> **WORK TO BE COMPLETED**
In the data that follows, every line containing the word "value" should be returned.

> **LISTED RECORDS**
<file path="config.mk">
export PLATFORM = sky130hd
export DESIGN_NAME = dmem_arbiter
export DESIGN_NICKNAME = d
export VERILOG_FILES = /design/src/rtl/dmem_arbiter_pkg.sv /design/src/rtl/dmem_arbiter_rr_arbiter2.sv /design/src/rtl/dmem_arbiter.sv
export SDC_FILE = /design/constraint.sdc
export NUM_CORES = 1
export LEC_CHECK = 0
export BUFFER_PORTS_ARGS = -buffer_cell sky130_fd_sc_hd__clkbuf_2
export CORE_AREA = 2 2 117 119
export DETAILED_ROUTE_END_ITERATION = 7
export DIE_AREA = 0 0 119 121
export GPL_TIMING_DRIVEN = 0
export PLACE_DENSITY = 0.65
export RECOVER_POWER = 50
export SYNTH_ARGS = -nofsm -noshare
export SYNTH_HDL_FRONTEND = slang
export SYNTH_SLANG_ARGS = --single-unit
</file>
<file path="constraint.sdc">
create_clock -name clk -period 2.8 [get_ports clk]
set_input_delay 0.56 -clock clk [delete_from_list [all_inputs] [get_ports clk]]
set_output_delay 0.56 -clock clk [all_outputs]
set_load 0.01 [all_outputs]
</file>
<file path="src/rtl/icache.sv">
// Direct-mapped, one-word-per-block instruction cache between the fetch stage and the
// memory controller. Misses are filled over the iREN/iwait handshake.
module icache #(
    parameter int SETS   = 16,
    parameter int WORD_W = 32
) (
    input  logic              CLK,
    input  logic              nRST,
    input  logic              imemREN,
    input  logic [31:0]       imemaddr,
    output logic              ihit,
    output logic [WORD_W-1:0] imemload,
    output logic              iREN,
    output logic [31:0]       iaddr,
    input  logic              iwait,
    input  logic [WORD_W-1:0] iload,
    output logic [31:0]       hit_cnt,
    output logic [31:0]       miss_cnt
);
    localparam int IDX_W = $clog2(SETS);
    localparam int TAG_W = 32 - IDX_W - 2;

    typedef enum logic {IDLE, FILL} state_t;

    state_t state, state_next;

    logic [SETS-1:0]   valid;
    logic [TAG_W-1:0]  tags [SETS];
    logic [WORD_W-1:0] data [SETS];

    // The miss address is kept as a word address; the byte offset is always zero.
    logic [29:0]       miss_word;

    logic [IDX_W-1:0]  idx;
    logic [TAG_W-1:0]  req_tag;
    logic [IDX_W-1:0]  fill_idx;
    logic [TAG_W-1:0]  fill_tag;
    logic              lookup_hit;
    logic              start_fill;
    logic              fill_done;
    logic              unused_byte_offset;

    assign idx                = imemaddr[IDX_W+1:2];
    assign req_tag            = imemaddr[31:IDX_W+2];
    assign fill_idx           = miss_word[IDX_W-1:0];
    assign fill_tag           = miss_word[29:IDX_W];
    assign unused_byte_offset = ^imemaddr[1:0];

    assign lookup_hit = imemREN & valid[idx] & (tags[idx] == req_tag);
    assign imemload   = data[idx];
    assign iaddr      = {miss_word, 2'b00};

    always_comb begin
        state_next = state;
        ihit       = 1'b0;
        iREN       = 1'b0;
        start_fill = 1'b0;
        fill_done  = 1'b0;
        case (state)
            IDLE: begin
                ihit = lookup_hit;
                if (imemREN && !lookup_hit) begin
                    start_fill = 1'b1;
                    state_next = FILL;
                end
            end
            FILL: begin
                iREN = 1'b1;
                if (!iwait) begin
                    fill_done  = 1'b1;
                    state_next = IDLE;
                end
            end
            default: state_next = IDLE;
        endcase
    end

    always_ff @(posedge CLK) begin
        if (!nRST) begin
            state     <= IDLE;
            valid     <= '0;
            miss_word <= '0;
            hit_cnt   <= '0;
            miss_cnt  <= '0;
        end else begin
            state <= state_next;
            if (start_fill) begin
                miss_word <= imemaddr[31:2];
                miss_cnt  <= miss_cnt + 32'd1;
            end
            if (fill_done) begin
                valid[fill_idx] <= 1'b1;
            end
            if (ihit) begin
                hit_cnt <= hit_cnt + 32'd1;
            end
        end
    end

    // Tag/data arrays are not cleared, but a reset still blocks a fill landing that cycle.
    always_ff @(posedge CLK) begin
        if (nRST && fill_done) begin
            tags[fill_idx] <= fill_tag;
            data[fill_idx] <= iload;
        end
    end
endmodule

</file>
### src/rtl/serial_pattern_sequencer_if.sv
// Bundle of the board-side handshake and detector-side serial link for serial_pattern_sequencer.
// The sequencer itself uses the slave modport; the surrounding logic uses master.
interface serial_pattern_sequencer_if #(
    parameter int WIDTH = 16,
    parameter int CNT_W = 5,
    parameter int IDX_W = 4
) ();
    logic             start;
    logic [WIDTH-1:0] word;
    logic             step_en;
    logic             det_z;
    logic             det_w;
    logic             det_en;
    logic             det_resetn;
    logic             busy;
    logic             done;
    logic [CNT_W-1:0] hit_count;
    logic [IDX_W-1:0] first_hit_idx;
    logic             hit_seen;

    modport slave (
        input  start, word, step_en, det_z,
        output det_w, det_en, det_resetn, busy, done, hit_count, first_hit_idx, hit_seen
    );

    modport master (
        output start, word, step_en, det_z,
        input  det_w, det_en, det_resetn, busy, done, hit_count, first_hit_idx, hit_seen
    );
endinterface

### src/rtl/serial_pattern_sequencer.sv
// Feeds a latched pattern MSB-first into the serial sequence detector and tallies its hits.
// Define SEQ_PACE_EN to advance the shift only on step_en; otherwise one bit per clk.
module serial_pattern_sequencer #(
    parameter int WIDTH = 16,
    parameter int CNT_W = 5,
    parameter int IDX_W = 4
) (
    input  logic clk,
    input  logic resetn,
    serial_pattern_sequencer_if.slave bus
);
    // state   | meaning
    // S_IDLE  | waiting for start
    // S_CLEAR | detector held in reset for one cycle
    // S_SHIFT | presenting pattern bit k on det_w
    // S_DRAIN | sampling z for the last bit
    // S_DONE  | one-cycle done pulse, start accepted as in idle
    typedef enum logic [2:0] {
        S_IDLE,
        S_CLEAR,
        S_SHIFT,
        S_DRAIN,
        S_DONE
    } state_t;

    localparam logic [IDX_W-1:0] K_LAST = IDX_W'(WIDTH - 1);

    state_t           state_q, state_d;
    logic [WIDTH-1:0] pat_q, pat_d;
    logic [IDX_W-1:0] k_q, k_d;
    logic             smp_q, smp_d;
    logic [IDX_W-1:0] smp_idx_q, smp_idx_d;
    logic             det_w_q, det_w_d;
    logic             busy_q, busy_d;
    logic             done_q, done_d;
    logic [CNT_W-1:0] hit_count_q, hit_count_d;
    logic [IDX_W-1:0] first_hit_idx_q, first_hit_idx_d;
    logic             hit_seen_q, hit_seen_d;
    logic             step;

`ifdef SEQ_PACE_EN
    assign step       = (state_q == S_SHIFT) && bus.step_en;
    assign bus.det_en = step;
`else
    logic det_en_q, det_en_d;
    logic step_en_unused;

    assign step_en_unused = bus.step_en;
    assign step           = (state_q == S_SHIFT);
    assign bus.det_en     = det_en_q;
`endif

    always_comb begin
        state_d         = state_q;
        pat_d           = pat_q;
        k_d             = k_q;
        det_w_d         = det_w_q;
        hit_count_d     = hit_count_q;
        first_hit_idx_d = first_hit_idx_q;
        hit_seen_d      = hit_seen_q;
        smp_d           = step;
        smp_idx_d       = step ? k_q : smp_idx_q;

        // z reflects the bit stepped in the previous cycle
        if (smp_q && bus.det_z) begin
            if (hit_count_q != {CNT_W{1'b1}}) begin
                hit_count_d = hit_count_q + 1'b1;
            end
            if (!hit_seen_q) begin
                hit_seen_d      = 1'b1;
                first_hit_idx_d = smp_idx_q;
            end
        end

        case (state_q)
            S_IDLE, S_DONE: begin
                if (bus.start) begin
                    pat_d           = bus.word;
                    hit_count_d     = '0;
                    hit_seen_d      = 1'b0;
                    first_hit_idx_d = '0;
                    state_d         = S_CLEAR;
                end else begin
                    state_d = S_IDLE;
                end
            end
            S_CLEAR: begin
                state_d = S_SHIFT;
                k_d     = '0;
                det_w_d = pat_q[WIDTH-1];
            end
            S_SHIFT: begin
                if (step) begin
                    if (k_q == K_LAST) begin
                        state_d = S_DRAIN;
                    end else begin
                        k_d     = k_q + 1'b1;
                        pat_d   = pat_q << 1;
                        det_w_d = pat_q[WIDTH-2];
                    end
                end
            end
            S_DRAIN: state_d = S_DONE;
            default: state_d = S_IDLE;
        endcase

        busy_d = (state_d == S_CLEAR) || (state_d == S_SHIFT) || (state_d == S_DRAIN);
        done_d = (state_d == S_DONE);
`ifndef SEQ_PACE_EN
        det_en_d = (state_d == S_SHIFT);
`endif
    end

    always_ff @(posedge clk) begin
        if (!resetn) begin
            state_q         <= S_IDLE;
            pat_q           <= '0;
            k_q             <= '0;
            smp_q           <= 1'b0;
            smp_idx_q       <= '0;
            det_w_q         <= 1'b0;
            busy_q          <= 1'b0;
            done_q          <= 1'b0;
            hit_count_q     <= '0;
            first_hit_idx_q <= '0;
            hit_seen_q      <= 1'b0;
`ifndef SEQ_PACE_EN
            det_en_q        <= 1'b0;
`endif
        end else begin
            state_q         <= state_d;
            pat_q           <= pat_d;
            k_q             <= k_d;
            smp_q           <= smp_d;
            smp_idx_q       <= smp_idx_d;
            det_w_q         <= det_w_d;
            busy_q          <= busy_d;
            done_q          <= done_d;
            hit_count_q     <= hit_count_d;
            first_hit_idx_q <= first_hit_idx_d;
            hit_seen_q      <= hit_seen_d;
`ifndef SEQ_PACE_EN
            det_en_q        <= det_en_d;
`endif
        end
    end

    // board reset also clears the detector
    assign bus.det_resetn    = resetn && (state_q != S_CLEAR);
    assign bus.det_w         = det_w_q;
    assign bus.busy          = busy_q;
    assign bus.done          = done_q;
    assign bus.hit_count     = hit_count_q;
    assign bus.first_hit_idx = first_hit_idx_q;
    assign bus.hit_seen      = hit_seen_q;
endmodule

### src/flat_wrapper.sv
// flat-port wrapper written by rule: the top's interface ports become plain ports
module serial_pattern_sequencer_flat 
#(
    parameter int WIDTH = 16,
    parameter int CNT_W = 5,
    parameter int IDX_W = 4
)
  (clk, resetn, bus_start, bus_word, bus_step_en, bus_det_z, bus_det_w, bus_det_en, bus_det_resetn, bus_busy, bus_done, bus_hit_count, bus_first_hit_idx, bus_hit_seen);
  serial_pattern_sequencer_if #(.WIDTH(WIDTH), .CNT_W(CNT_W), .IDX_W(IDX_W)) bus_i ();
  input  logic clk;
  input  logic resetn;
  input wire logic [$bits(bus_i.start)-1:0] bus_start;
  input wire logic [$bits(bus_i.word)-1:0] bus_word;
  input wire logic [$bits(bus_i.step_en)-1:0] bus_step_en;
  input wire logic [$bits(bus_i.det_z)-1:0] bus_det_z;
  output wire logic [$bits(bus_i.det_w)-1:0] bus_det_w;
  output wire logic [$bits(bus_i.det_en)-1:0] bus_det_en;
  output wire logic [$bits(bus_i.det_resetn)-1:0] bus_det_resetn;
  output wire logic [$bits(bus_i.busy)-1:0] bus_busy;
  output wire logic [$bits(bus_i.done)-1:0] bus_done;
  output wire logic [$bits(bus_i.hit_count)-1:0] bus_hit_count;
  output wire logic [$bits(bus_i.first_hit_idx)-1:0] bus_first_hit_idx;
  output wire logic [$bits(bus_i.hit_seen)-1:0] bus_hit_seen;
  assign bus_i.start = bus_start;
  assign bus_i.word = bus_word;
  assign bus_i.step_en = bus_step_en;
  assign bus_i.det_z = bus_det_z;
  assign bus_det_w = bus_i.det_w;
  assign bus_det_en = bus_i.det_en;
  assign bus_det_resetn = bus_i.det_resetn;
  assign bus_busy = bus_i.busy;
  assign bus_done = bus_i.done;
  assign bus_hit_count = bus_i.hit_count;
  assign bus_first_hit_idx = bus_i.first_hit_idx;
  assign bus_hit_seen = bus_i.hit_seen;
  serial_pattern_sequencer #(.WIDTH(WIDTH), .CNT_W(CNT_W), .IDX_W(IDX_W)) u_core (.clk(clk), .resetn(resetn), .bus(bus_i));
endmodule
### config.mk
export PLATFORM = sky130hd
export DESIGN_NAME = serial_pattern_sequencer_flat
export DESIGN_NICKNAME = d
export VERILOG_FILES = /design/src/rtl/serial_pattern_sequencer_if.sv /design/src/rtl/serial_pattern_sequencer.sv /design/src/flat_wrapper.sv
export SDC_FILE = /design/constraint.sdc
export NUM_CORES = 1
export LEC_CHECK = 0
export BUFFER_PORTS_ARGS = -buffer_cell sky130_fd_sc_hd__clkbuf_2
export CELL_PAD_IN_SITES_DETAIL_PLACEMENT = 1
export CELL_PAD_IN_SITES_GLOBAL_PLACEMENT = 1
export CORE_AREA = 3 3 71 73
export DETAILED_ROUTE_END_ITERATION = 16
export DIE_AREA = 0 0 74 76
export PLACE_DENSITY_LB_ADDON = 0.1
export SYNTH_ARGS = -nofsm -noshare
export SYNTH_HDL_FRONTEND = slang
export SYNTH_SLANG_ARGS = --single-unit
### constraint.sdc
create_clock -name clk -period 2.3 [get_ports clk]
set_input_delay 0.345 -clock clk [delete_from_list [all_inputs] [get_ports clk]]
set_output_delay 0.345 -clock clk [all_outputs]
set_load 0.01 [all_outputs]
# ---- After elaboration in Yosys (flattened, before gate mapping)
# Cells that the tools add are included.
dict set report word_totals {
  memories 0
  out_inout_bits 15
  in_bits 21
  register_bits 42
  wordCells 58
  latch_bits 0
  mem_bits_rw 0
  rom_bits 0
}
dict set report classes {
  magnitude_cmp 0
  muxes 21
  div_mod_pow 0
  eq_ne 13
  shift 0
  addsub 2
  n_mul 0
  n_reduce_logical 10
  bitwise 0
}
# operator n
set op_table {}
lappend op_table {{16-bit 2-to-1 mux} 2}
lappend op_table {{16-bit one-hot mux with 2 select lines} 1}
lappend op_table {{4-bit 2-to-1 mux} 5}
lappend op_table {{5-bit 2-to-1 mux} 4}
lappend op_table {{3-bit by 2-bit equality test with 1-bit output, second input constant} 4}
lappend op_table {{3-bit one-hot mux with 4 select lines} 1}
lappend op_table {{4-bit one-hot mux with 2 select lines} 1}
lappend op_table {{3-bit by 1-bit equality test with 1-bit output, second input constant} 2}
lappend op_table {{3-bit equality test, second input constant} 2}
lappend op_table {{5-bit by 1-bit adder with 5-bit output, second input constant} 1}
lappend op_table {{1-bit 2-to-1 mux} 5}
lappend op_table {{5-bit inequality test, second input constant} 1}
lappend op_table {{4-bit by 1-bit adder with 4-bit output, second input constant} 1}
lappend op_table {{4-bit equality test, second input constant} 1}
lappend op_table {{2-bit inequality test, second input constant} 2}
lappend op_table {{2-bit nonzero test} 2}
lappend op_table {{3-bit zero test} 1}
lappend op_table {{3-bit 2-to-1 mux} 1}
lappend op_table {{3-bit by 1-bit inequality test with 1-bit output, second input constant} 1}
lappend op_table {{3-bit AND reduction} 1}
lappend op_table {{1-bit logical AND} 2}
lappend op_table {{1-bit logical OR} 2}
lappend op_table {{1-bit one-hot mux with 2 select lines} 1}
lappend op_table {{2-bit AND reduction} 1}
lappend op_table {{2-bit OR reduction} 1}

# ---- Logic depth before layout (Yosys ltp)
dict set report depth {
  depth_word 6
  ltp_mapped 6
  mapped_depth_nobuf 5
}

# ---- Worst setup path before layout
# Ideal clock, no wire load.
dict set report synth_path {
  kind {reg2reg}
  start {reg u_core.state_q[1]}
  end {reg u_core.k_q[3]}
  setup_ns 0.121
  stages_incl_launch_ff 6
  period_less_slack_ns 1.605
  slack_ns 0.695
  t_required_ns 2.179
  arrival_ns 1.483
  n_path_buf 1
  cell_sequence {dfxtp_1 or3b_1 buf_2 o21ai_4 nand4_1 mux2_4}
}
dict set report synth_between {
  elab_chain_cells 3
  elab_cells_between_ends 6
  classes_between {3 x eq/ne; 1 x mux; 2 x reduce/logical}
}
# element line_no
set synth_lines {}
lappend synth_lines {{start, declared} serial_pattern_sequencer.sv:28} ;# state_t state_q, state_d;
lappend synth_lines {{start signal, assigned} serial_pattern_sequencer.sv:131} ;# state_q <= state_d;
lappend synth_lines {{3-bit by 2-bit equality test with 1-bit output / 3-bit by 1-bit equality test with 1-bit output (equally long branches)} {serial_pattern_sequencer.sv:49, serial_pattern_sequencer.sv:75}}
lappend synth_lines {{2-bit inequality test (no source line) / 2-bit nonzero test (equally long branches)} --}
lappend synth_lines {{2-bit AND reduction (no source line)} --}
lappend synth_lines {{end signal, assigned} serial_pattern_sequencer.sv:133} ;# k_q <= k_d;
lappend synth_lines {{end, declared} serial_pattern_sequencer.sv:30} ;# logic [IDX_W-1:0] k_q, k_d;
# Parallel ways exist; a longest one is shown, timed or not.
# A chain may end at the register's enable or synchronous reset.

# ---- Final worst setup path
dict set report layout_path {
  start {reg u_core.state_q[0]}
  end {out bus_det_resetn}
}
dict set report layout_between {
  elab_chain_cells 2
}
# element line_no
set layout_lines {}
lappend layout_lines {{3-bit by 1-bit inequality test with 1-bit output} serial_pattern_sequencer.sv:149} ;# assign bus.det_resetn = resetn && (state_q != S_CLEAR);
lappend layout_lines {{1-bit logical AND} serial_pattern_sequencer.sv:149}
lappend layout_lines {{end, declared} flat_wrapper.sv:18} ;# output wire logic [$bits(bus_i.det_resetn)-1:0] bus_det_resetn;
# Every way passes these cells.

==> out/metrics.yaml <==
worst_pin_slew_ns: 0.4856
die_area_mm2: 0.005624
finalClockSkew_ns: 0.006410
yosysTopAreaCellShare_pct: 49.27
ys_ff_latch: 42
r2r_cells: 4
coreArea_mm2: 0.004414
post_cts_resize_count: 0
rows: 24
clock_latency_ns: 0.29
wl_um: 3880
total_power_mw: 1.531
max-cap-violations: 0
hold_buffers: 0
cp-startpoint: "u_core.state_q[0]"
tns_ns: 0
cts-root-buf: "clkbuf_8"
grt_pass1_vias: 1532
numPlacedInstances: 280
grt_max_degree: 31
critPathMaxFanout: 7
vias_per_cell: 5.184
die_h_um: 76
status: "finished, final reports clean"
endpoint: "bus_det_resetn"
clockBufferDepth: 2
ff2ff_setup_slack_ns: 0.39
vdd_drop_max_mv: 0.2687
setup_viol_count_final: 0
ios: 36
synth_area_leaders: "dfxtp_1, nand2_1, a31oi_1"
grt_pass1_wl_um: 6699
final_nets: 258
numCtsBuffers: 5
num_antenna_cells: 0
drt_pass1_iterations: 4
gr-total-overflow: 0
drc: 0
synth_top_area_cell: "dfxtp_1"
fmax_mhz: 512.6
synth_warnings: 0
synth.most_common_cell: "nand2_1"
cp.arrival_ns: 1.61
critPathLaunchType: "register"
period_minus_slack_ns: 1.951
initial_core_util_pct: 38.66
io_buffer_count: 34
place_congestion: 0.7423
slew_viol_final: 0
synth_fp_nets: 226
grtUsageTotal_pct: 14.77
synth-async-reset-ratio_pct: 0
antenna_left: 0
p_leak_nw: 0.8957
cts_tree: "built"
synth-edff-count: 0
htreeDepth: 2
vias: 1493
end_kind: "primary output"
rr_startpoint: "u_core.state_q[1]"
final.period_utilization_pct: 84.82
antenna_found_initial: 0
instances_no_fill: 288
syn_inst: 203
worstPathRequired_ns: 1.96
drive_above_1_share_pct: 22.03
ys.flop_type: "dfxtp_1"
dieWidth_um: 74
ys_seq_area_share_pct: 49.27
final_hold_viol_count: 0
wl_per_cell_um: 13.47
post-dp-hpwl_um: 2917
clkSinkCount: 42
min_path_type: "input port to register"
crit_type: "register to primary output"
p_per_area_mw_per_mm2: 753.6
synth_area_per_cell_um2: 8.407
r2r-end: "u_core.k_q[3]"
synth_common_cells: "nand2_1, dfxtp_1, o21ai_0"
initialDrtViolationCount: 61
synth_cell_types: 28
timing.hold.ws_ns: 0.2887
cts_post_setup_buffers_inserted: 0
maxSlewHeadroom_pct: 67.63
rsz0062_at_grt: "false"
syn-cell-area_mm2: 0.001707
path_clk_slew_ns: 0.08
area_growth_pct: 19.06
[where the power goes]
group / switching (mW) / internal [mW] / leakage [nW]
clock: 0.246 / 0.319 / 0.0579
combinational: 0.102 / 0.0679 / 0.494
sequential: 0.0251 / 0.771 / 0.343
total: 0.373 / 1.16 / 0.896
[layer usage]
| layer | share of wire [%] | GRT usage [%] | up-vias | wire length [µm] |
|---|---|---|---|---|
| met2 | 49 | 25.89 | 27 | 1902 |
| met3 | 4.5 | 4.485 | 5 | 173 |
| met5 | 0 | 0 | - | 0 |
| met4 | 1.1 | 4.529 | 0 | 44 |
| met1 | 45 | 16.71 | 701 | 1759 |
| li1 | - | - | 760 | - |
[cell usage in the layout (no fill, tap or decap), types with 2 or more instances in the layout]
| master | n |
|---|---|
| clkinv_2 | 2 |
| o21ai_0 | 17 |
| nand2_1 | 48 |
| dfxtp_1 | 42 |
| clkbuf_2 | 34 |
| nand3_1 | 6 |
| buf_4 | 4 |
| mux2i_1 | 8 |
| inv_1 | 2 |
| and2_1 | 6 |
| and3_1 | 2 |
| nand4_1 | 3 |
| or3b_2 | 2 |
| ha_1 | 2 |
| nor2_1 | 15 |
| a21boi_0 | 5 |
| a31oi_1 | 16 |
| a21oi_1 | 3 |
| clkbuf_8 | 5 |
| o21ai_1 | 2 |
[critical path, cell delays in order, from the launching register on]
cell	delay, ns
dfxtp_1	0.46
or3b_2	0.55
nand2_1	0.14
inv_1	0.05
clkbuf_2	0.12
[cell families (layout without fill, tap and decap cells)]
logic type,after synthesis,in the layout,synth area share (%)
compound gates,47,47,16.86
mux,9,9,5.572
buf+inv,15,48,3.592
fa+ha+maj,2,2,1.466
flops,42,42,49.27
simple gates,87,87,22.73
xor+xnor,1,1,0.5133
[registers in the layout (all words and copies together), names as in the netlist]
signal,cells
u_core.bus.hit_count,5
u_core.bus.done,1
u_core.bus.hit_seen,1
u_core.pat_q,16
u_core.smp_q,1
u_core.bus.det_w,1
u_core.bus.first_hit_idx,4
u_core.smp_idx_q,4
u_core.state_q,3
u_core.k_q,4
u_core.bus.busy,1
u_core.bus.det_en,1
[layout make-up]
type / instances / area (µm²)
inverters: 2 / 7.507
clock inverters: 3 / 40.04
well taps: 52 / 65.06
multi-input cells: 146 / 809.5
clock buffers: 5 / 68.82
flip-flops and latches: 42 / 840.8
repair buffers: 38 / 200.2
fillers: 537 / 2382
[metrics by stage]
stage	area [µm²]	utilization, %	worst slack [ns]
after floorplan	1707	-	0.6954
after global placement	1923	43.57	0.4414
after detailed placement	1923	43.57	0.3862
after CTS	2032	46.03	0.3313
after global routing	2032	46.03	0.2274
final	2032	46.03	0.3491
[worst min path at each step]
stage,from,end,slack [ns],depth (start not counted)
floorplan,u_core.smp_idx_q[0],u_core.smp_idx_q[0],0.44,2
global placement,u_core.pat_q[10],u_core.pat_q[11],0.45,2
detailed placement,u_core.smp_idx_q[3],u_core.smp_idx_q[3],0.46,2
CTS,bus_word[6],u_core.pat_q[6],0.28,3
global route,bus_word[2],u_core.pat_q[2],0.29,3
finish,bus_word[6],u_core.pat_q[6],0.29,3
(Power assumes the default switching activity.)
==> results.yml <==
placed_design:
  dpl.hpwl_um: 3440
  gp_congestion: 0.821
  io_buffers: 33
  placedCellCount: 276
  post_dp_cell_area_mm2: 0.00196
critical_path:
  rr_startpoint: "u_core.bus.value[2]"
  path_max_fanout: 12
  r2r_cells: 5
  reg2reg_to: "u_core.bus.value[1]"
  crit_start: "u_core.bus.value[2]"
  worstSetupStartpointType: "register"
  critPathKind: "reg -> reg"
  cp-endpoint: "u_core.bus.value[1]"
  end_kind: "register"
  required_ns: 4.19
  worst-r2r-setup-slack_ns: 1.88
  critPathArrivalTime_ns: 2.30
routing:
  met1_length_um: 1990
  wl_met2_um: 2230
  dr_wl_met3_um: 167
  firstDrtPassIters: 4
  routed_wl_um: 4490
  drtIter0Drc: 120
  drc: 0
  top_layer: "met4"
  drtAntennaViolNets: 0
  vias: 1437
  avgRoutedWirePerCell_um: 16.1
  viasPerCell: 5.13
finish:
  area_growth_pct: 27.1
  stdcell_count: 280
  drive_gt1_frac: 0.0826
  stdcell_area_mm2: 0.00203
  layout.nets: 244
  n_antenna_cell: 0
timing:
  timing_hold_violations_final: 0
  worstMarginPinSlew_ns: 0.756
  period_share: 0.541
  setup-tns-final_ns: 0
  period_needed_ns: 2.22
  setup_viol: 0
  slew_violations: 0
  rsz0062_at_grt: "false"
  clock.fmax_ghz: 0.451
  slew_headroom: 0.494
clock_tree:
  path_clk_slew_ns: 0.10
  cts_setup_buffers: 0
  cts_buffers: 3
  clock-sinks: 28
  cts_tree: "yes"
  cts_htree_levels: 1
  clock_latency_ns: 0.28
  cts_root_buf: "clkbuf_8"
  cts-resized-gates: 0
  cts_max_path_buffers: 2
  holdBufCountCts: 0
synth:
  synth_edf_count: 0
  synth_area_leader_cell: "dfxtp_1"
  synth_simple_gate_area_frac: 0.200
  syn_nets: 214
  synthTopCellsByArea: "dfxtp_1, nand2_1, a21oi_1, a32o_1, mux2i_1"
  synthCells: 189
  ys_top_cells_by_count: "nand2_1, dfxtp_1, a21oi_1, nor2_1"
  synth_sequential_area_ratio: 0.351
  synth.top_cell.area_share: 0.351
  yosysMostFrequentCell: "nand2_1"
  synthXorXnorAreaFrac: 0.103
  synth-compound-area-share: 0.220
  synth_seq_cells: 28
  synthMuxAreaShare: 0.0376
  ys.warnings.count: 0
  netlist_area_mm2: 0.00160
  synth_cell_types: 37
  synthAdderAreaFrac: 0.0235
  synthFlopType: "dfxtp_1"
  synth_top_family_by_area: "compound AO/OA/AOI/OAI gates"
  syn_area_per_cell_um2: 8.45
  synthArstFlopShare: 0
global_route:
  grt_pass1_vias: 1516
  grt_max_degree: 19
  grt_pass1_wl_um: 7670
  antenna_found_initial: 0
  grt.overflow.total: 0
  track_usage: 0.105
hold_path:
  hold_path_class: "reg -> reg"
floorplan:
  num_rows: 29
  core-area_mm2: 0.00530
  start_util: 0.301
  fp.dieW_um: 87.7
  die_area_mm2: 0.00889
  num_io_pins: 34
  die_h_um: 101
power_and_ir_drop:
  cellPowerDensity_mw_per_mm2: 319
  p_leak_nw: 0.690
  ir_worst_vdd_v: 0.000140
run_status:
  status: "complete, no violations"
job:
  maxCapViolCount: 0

> **RESPONSE TO THIS EXERCISE**
  rr_startpoint: "u_core.bus.value[2]"
  reg2reg_to: "u_core.bus.value[1]"
  crit_start: "u_core.bus.value[2]"
  cp-endpoint: "u_core.bus.value[1]"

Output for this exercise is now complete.